Señor Blanco. Le ruego me permita utilizar las palabras de un monólogo de la obra de Shakespeare “El Mercader de Venecia”, las que pronuncia Shylock. Para un casi abogado como usted, fáciles son de reconocer. Yo, pobre inculto, me atrevo a modificarlas para expresarle lo que siento. Dado su amplísimo bagaje cultural, su extenso dominio sobre letras y ciencias y su espectacular formación académica (note usted la ironía de mis palabras, no se las vaya a creer), pienso que no tendrá problemas en comprender lo que pretendo decirle. Anhelo que aquellos que idolatran y respetan al autor inglés sepan perdonarme. De usted, sin embargo, no espero nada. Es más, deseo que se quede usted quieto y tranquilo y que deje ya de molestar. En mi entender, actuando así como le demando le haría un gran favor a la sociedad.
Soy un español del montón, a las puertas de una miseria que yo no he buscado ni provocado. ¿Acaso no tengo ojos? ¿Acaso no tengo manos (me las rompo de trabajar), órganos, dimensiones, sentidos, afecciones, pasiones? (los tres últimos andan pelín revolucionados) ¿No me alimento con la misma comida (usted y los suyos comen mejor que yo seguro), no me hieren las mismas armas, las mismas enfermedades, no me curan por los mismos medios (aquí sí que no, que algunos tienen seguros privados), no me calienta el mismo verano y me enfría el mismo invierno que a un político como usted? Si me pinchan, ¿no sangro? Si me hacen cosquillas, ¿no río? Si me envenenan ¿no moriría? Si me hacen mal, ¿no me vengaría?

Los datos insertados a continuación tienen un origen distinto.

===== src/gtm_sync.sv =====
// Three-stage pin synchroniser with settled level and edge pulses.
// Assumes pin is asynchronous to pclk.
module gtm_sync (
  input  wire logic pclk,
  input  wire logic presetn,
  input  wire logic pin,
  output logic      rise,
  output logic      fall
);
  logic s0, s1, s2, lvl;
  // A change counts only once the second and third stages agree.
  always_ff @(posedge pclk or negedge presetn) begin
    if (!presetn) begin
      s0   <= 1'b0;
      s1   <= 1'b0;
      s2   <= 1'b0;
      lvl  <= 1'b0;
      rise <= 1'b0;
      fall <= 1'b0;
    end else begin
      s0   <= pin;
      s1   <= s0;
      s2   <= s1;
      if (s1 == s2) begin
        lvl <= s2;
      end
      rise <= (s1 == s2) & s2 & ~lvl;
      fall <= (s1 == s2) & ~s2 & lvl;
    end
  end
endmodule : gtm_sync


===== src/gtm_top.sv =====
// Dual 16-bit general timer with APB register access and two pin halves.
// Assumes pins are routed here only after the port mux selects the timer.
// Function
// Two 16-bit halves, alone or joined 32-bit
// 32-bit configuration runs only the joined timer
// 16-bit configuration: any mode pair per half
// Reset leaves block idle, controls cleared
// Reset sets counters and loads to ones
// Reset clears prescale counters and registers
// 8-bit prescaler only in one-shot, periodic
// One-shot, periodic; optional stall on debug halt
// Real-time mode counts 32.768 kHz pin input
// Capture halves count or timestamp edges
// PWM output with selectable inversion
// Each half: counter, match, prescale, load
// Pin mux must select timer first
// Config 0, 1, 4 select modes
// Zero reloads next cycle; one-shot stops
// Sticky time-out flag; mask gives masked flag
// 32-bit access splits upper, lower halves
// Pins synchronised to system clock
`include "gtm_map.svh"
module gtm_top #(
  parameter int unsigned RTC_DIV = `GTM_RTC_HZ
) (
  input  wire logic        pclk,
  input  wire logic        presetn,
  input  wire logic        psel,
  input  wire logic        penable,
  input  wire logic        pwrite,
  input  wire logic [11:0] paddr,
  input  wire logic [31:0] pwdata,
  output logic      [31:0] prdata,
  output logic             pready,
  output logic             pslverr,
  input  wire logic        dbg_halt,
  input  wire logic        even_capture_pin_in,
  output logic             even_capture_pin_out,
  output logic             even_capture_pin_oe_n,
  input  wire logic        odd_capture_pin_in,
  output logic             odd_capture_pin_out,
  output logic             odd_capture_pin_oe_n
);
  logic [2:0]         timer_config_select;
  logic [3:0]         half_mode_reg [2];
  logic [15:0]        ctl;
  logic [`GTM_EV_W-1:0] event_mask_reg, raw_event_status, ev_set, ev_clr;
  gtm_pkg::gtm_cnt_t  half_interval_load [2];
  gtm_pkg::gtm_cnt_t  half_match [2];
  gtm_pkg::gtm_cnt_t  half_counter [2];
  gtm_pkg::gtm_cnt_t  half_capture [2];
  gtm_pkg::gtm_pre_t  half_prescale [2];
  gtm_pkg::gtm_pre_t  half_pre_match [2];
  gtm_pkg::gtm_pre_t  pre_count [2];
  gtm_pkg::gtm_fn_e   fn [2];
  logic [1:0]         pin_in, rise, fall, pwm_q, oe_n_q;
  logic [1:0]         to16, cm16, ce16, en_clr16, wr_ilr;
  logic [31:0]        next_prdata, c32, l32, m32, next32;
  logic               mapped, setup_acc, wr, is32, isrtc, is16;
  logic               run32, to32, rtc_ev, rtc_load, rtc_tick;
  assign setup_acc = psel & penable & ~pready;
  assign wr        = psel & penable & pready & pwrite;
  assign is32  = timer_config_select == `GTM_CFG_32;
  assign isrtc = timer_config_select == `GTM_CFG_RTC;
  assign is16  = timer_config_select == `GTM_CFG_16;
  assign c32 = {half_counter[1], half_counter[0]};
  assign l32 = {half_interval_load[1], half_interval_load[0]};
  assign m32 = {half_match[1], half_match[0]};
  assign wr_ilr[0] = wr && paddr == `GTM_ILRA_OFF;
  assign wr_ilr[1] = wr && paddr == `GTM_ILRB_OFF && is16;
  assign pin_in = {odd_capture_pin_in, even_capture_pin_in};
  assign even_capture_pin_out  = pwm_q[0];
  assign odd_capture_pin_out   = pwm_q[1];
  assign even_capture_pin_oe_n = oe_n_q[0];
  assign odd_capture_pin_oe_n  = oe_n_q[1];

  // A one-wait-state slave: data are registered, so pready follows setup.
  always_ff @(posedge pclk or negedge presetn) begin
    if (!presetn) begin
      pready  <= 1'b0;
      pslverr <= 1'b0;
      prdata  <= 32'h0000_0000;
    end else begin
      pready  <= setup_acc;
      pslverr <= setup_acc & ~mapped;
      if (setup_acc) begin
        prdata <= next_prdata;
      end
    end
  end

  always_comb begin
    mapped      = 1'b1;
    next_prdata = 32'h0000_0000;
    unique case (paddr)
      `GTM_CFG_OFF: next_prdata = {29'h0, timer_config_select};
      `GTM_MRA_OFF: next_prdata = {28'h0, half_mode_reg[0]};
      `GTM_MRB_OFF: next_prdata = {28'h0, half_mode_reg[1]};
      `GTM_CTL_OFF: next_prdata = {16'h0, ctl};
      `GTM_IMR_OFF: next_prdata = {21'h0, event_mask_reg};
      `GTM_RIS_OFF: next_prdata = {21'h0, raw_event_status};
      `GTM_MIS_OFF:
        next_prdata = {21'h0, raw_event_status & event_mask_reg};
      `GTM_ICR_OFF: next_prdata = 32'h0000_0000;
      `GTM_ILRA_OFF:
        next_prdata = is16 ? {16'h0, half_interval_load[0]} : l32;
      `GTM_ILRB_OFF: next_prdata = {16'h0, half_interval_load[1]};
      `GTM_MTA_OFF:
        next_prdata = is16 ? {16'h0, half_match[0]} : m32;
      `GTM_MTB_OFF: next_prdata = {16'h0, half_match[1]};
      `GTM_PRA_OFF: next_prdata = {24'h0, half_prescale[0]};
      `GTM_PRB_OFF: next_prdata = {24'h0, half_prescale[1]};
      `GTM_PMA_OFF: next_prdata = {24'h0, half_pre_match[0]};
      `GTM_PMB_OFF: next_prdata = {24'h0, half_pre_match[1]};
      `GTM_CNTA_OFF: begin
        if (!is16) begin
          next_prdata = c32;
        end else if (fn[0] == gtm_pkg::GTM_EDGE_TIME) begin
          next_prdata = {16'h0, half_capture[0]};
        end else begin
          next_prdata = {16'h0, half_counter[0]};
        end
      end
      `GTM_CNTB_OFF: begin
        if (fn[1] == gtm_pkg::GTM_EDGE_TIME) begin
          next_prdata = {16'h0, half_capture[1]};
        end else begin
          next_prdata = {16'h0, half_counter[1]};
        end
      end
      default: mapped = 1'b0;
    endcase
  end

  // Entering real-time mode from another configuration arms the start load.
  always_ff @(posedge pclk or negedge presetn) begin
    if (!presetn) begin
      timer_config_select <= `GTM_CFG_32;
      half_mode_reg[0]    <= 4'h0;
      half_mode_reg[1]    <= 4'h0;
      event_mask_reg      <= '0;
      rtc_load            <= 1'b0;
    end else begin
      rtc_load <= 1'b0;
      if (wr && paddr == `GTM_CFG_OFF) begin
        timer_config_select <= pwdata[2:0];
        rtc_load <= pwdata[2:0] == `GTM_CFG_RTC && !isrtc;
      end
      if (wr && paddr == `GTM_MRA_OFF) half_mode_reg[0] <= pwdata[3:0];
      if (wr && paddr == `GTM_MRB_OFF) half_mode_reg[1] <= pwdata[3:0];
      if (wr && paddr == `GTM_IMR_OFF) begin
        event_mask_reg <= pwdata[`GTM_EV_W-1:0];
      end
    end
  end

  // Load, match and prescale registers; a joined-mode load or match write to half A fills both halves.
  always_ff @(posedge pclk or negedge presetn) begin
    if (!presetn) begin
      for (int i = 0; i < 2; i++) begin
        half_interval_load[i] <= `GTM_CNT_RST;
        half_match[i]         <= `GTM_CNT_RST;
        half_prescale[i]      <= `GTM_PR_RST;
        half_pre_match[i]     <= `GTM_PR_RST;
      end
    end else if (wr) begin
      unique case (paddr)
        `GTM_ILRA_OFF: begin
          half_interval_load[0] <= pwdata[15:0];
          if (!is16) half_interval_load[1] <= pwdata[31:16];
        end
        `GTM_ILRB_OFF: half_interval_load[1] <= pwdata[15:0];
        `GTM_MTA_OFF: begin
          half_match[0] <= pwdata[15:0];
          if (!is16) half_match[1] <= pwdata[31:16];
        end
        `GTM_MTB_OFF: half_match[1] <= pwdata[15:0];
        `GTM_PRA_OFF: half_prescale[0] <= pwdata[7:0];
        `GTM_PRB_OFF: half_prescale[1] <= pwdata[7:0];
        `GTM_PMA_OFF: half_pre_match[0] <= pwdata[7:0];
        `GTM_PMB_OFF: half_pre_match[1] <= pwdata[7:0];
        default: ;
      endcase
    end
  end

  // Hardware clearing of an enable overrides a software write in that cycle.
  always_ff @(posedge pclk or negedge presetn) begin
    if (!presetn) begin
      ctl <= 16'h0000;
    end else begin
      if (wr && paddr == `GTM_CTL_OFF) ctl <= pwdata[15:0];
      if (en_clr16[0] || (to32 && half_mode_reg[0][1:0] == `GTM_MR_ONE)) begin
        ctl[`GTM_CTL_EN] <= 1'b0;
      end
      if (en_clr16[1]) ctl[`GTM_HALF_SH + `GTM_CTL_EN] <= 1'b0;
    end
  end

  // Sticky events: a set in the clearing cycle survives.
  assign ev_clr = (wr && paddr == `GTM_ICR_OFF) ? pwdata[`GTM_EV_W-1:0] : '0;
  always_comb begin
    ev_set = '0;
    ev_set[`GTM_EV_TO]  = to16[0] | to32;
    ev_set[`GTM_EV_CM]  = cm16[0];
    ev_set[`GTM_EV_CE]  = ce16[0];
    ev_set[`GTM_EV_RTC] = rtc_ev;
    ev_set[`GTM_HALF_SH + `GTM_EV_TO] = to16[1];
    ev_set[`GTM_HALF_SH + `GTM_EV_CM] = cm16[1];
    ev_set[`GTM_HALF_SH + `GTM_EV_CE] = ce16[1];
  end
  always_ff @(posedge pclk or negedge presetn) begin
    if (!presetn) begin
      raw_event_status <= '0;
    end else begin
      raw_event_status <= (raw_event_status & ~ev_clr) | ev_set;
    end
  end

  gtm_rtc_div #(.DIV(RTC_DIV)) u_rtc_div (
    .pclk    (pclk),
    .presetn (presetn),
    .en      (isrtc & ctl[`GTM_CTL_EN]),
    .edge_in (rise[0]),
    .tick    (rtc_tick)
  );

  // Joined counter: down-counter for one-shot/periodic, up for real time.
  assign run32 = ctl[`GTM_CTL_EN] & ~(ctl[`GTM_CTL_STALL] & dbg_halt);
  always_comb begin
    next32 = c32;
    to32   = 1'b0;
    rtc_ev = 1'b0;
    if (is32) begin
      if (wr_ilr[0]) begin
        next32 = pwdata;
      end else if (run32) begin
        if (c32 == 32'h0000_0000) begin
          next32 = l32;
          to32   = 1'b1;
        end else begin
          next32 = c32 - 32'h0000_0001;
        end
      end
    end else if (isrtc) begin
      if (rtc_load) begin
        next32 = `GTM_RTC_START;
      end else if (ctl[`GTM_CTL_EN] && rtc_tick) begin
        if (c32 == m32) begin
          next32 = 32'h0000_0000;
          rtc_ev = 1'b1;
        end else begin
          next32 = c32 + 32'h0000_0001;
        end
      end
    end
  end

  for (genvar h = 0; h < 2; h++) begin : g_half
    localparam int CB = h * `GTM_HALF_SH;
    logic               en, run, hit;
    logic [1:0]         evl;
    gtm_pkg::gtm_cnt_t  ncnt, ncap;
    gtm_pkg::gtm_pre_t  npc;
    assign en  = ctl[CB + `GTM_CTL_EN];
    assign run = en & ~(ctl[CB + `GTM_CTL_STALL] & dbg_halt);
    assign evl = ctl[CB + `GTM_CTL_EVL +: 2];
    assign hit = (evl == 2'h1) ? fall[h] :
                 (evl == 2'h3) ? (rise[h] | fall[h]) : rise[h];

    gtm_sync u_sync (
      .pclk    (pclk),
      .presetn (presetn),
      .pin     (pin_in[h]),
      .rise    (rise[h]),
      .fall    (fall[h])
    );

    always_comb begin
      fn[h] = gtm_pkg::GTM_IDLE;
      if (is16) begin
        unique case (half_mode_reg[h][1:0])
          `GTM_MR_ONE: fn[h] = gtm_pkg::GTM_ONESHOT;
          `GTM_MR_PER: fn[h] = gtm_pkg::GTM_PERIODIC;
          `GTM_MR_CAP: begin
            if (half_mode_reg[h][`GTM_MR_AMS]) begin
              fn[h] = gtm_pkg::GTM_PWM;
            end else if (half_mode_reg[h][`GTM_MR_CMR]) begin
              fn[h] = gtm_pkg::GTM_EDGE_TIME;
            end else begin
              fn[h] = gtm_pkg::GTM_EDGE_CNT;
            end
          end
          default: fn[h] = gtm_pkg::GTM_IDLE;
        endcase
      end
    end

    always_comb begin
      ncnt = half_counter[h];
      npc  = pre_count[h];
      ncap = half_capture[h];
      to16[h] = 1'b0;
      cm16[h] = 1'b0;
      ce16[h] = 1'b0;
      en_clr16[h] = 1'b0;
      unique case (fn[h])
        gtm_pkg::GTM_ONESHOT, gtm_pkg::GTM_PERIODIC: begin
          if (wr_ilr[h]) begin
            ncnt = pwdata[15:0];
            npc  = half_prescale[h];
          end else if (run && npc != 8'h00) begin
            npc = pre_count[h] - 8'h01;
          end else if (run) begin
            npc = half_prescale[h];
            if (half_counter[h] == 16'h0000) begin
              ncnt = half_interval_load[h];
              to16[h] = 1'b1;
              en_clr16[h] = fn[h] == gtm_pkg::GTM_ONESHOT;
            end else begin
              ncnt = half_counter[h] - 16'h0001;
            end
          end
        end
        gtm_pkg::GTM_EDGE_CNT: begin
          if (run && hit) begin
            if (half_counter[h] == half_match[h]) begin
              ncnt = half_interval_load[h];
              cm16[h] = 1'b1;
              en_clr16[h] = 1'b1;
            end else begin
              ncnt = half_counter[h] - 16'h0001;
            end
          end
        end
        gtm_pkg::GTM_EDGE_TIME, gtm_pkg::GTM_PWM: begin
          if (run) begin
            ncnt = (half_counter[h] == 16'h0000) ?
                   half_interval_load[h] : half_counter[h] - 16'h0001;
            if (hit && fn[h] == gtm_pkg::GTM_EDGE_TIME) begin
              ncap = half_counter[h];
              ce16[h] = 1'b1;
            end
          end
        end
        gtm_pkg::GTM_IDLE: ;
      endcase
    end

    always_ff @(posedge pclk or negedge presetn) begin
      if (!presetn) begin
        half_counter[h] <= `GTM_CNT_RST;
        pre_count[h]    <= `GTM_PR_RST;
        half_capture[h] <= 16'h0000;
      end else if (!is16) begin
        half_counter[h] <= next32[16*h +: 16];
        pre_count[h]    <= `GTM_PR_RST;
      end else begin
        half_counter[h] <= ncnt;
        pre_count[h]    <= npc;
        half_capture[h] <= ncap;
      end
    end

    // The pin is driven only in PWM mode; otherwise it stays an input.
    always_ff @(posedge pclk or negedge presetn) begin
      if (!presetn) begin
        pwm_q[h]  <= 1'b0;
        oe_n_q[h] <= 1'b1;
      end else begin
        oe_n_q[h] <= !(fn[h] == gtm_pkg::GTM_PWM && en);
        pwm_q[h]  <= fn[h] == gtm_pkg::GTM_PWM && en &&
                     ((half_counter[h] > half_match[h]) ^
                      ctl[CB + `GTM_CTL_PWML]);
      end
    end
  end

  logic seen;
  always_ff @(posedge pclk or negedge presetn) begin
    if (!presetn) seen <= 1'b0;
    else seen <= 1'b1;
  end
endmodule : gtm_top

Si yo ofendo a un político, ¿cuál sería su bondad? ¿La venganza? Y si un político me ofende (cosa bastante habitual) ¿cuál debe ser? ¿La tolerancia? Siguiendo vuestro ejemplo, la maldad y la venganza con que me instruís yo la ejecutaré.
Espero que, si lee esto, cosa harto imposible, haga un esfuerzo por comprenderme. Estoy hasta las narices de usted.